---------- Materials provided ----------

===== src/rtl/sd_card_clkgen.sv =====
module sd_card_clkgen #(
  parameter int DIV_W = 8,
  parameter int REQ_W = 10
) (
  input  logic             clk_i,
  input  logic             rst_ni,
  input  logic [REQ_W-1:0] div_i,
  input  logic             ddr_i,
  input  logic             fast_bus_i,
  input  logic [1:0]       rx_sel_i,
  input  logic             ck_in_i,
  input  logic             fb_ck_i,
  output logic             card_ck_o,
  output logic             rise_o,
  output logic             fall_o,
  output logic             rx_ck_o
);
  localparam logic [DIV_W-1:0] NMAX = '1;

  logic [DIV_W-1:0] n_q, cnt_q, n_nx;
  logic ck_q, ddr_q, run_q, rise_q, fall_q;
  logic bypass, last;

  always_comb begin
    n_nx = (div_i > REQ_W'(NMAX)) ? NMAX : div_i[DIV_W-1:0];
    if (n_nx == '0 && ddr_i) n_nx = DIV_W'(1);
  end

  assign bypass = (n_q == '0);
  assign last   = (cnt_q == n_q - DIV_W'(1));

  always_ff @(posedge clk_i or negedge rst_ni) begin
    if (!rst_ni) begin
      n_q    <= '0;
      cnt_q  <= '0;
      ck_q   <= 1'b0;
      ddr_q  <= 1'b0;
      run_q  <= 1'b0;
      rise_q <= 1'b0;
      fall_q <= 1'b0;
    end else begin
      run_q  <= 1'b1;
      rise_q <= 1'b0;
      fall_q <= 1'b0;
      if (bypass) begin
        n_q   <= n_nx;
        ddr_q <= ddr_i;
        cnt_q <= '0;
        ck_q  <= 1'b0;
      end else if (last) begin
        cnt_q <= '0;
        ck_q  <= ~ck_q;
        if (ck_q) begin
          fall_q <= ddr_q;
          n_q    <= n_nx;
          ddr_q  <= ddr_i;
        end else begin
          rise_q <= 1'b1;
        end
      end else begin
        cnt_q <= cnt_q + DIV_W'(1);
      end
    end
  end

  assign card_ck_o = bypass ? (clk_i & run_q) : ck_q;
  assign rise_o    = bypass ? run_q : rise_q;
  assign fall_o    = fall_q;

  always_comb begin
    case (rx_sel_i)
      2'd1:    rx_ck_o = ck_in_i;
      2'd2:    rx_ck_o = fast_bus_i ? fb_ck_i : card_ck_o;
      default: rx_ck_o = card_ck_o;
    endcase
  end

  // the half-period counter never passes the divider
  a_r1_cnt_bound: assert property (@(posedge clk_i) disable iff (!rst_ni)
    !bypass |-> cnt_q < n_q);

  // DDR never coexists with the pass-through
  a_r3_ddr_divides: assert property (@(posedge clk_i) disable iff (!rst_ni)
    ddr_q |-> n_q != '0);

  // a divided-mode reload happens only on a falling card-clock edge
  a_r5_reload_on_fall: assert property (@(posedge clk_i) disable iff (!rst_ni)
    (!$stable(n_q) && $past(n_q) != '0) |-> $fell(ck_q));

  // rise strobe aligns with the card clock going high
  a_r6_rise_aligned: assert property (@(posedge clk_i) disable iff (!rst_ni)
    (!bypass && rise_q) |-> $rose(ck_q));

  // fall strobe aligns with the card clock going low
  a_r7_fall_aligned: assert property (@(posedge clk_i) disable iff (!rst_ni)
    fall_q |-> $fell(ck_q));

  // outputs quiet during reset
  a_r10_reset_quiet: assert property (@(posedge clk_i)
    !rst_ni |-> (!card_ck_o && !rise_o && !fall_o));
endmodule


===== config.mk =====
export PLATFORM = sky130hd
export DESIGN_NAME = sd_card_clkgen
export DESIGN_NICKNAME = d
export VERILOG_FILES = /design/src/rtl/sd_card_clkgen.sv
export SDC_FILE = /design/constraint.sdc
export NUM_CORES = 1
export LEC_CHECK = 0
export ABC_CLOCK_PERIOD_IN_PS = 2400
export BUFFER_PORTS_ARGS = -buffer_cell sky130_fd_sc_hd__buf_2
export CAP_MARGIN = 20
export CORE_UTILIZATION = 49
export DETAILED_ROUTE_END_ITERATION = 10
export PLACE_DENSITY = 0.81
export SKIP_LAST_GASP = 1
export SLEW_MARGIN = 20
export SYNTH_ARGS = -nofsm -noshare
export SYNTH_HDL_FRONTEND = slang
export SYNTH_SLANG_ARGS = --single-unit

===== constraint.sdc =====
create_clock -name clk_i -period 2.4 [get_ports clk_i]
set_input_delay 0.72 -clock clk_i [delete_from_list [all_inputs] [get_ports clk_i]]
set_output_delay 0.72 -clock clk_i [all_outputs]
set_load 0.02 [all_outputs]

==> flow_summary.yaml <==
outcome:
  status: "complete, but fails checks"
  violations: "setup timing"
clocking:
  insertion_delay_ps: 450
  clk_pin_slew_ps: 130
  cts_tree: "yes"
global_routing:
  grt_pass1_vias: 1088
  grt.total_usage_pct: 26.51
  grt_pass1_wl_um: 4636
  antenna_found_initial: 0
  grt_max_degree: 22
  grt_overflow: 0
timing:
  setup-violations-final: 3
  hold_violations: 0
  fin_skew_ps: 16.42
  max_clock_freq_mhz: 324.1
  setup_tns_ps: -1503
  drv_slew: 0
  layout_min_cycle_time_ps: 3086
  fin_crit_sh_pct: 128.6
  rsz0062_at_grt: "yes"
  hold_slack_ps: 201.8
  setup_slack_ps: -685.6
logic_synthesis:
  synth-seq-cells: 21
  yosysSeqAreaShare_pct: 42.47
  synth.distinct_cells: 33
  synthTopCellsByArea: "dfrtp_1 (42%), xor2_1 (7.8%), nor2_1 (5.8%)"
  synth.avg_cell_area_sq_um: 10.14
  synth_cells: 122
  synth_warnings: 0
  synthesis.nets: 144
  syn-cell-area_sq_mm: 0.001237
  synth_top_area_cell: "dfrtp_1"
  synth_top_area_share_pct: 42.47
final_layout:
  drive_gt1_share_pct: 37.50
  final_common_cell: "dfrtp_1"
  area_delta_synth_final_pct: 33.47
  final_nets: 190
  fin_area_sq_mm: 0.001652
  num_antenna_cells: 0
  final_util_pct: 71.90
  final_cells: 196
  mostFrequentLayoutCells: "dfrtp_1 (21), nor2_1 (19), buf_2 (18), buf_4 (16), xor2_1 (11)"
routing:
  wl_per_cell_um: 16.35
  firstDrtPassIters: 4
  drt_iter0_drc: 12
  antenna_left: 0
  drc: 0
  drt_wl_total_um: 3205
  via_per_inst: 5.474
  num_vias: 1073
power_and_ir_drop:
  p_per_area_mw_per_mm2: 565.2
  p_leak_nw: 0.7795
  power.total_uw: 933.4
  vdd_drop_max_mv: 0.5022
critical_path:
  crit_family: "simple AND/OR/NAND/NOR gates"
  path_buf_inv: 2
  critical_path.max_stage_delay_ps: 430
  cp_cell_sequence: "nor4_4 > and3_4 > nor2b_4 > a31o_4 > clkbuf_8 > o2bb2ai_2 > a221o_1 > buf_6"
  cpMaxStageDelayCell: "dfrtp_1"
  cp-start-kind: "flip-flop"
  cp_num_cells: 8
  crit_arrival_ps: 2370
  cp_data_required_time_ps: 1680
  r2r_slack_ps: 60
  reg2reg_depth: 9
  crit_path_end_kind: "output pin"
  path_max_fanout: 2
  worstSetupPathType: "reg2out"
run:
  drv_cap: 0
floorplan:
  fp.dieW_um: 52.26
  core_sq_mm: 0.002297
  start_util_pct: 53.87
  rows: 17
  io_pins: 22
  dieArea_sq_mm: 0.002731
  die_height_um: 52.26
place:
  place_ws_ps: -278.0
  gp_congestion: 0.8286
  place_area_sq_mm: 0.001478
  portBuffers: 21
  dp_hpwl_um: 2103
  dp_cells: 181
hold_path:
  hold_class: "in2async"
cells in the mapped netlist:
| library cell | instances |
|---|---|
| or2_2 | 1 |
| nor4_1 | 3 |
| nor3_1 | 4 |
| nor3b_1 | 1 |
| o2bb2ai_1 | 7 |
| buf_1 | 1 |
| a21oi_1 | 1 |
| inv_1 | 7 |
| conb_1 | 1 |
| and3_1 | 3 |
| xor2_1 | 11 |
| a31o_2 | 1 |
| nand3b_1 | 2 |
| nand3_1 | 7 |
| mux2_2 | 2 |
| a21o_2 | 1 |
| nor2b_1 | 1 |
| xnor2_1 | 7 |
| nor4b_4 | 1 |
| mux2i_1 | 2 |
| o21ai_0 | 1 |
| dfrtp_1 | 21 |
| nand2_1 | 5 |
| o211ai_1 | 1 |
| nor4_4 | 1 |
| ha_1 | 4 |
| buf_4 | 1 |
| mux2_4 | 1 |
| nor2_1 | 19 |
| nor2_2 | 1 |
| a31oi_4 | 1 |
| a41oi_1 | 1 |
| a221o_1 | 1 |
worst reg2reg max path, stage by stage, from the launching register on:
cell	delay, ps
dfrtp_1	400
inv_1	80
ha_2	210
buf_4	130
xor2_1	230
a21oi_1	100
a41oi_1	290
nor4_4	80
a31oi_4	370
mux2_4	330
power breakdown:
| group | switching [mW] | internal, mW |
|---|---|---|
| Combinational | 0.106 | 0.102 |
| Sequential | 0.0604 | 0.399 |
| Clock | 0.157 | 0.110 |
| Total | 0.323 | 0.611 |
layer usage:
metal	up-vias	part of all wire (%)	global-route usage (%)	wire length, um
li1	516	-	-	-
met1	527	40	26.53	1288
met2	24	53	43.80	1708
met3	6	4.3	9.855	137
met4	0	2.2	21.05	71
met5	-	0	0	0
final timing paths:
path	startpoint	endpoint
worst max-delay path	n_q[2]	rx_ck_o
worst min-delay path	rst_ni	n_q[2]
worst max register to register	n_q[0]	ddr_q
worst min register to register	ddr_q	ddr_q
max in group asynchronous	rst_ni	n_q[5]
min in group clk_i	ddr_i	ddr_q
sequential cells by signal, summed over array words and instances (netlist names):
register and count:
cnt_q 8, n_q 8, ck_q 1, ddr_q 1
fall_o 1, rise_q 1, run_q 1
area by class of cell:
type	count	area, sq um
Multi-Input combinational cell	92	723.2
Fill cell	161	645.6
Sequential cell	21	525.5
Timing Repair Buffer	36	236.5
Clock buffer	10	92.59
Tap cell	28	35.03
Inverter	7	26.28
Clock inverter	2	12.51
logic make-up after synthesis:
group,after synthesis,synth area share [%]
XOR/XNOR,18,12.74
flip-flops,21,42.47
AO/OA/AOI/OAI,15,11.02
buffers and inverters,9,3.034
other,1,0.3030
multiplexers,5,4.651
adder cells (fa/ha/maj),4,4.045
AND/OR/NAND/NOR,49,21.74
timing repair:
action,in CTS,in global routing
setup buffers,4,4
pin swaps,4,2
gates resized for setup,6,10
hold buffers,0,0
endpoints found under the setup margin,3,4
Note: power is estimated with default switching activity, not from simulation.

----------

*Exercise prompt:* Return, with nothing added or dropped, the line containing "flip-flops,21,42.47" and every line after it to the end of the listing above.

*Result for this task:*
flip-flops,21,42.47
AO/OA/AOI/OAI,15,11.02
buffers and inverters,9,3.034
other,1,0.3030
multiplexers,5,4.651
adder cells (fa/ha/maj),4,4.045
AND/OR/NAND/NOR,49,21.74
timing repair:
action,in CTS,in global routing
setup buffers,4,4
pin swaps,4,2
gates resized for setup,6,10
hold buffers,0,0
endpoints found under the setup margin,3,4
Note: power is estimated with default switching activity, not from simulation.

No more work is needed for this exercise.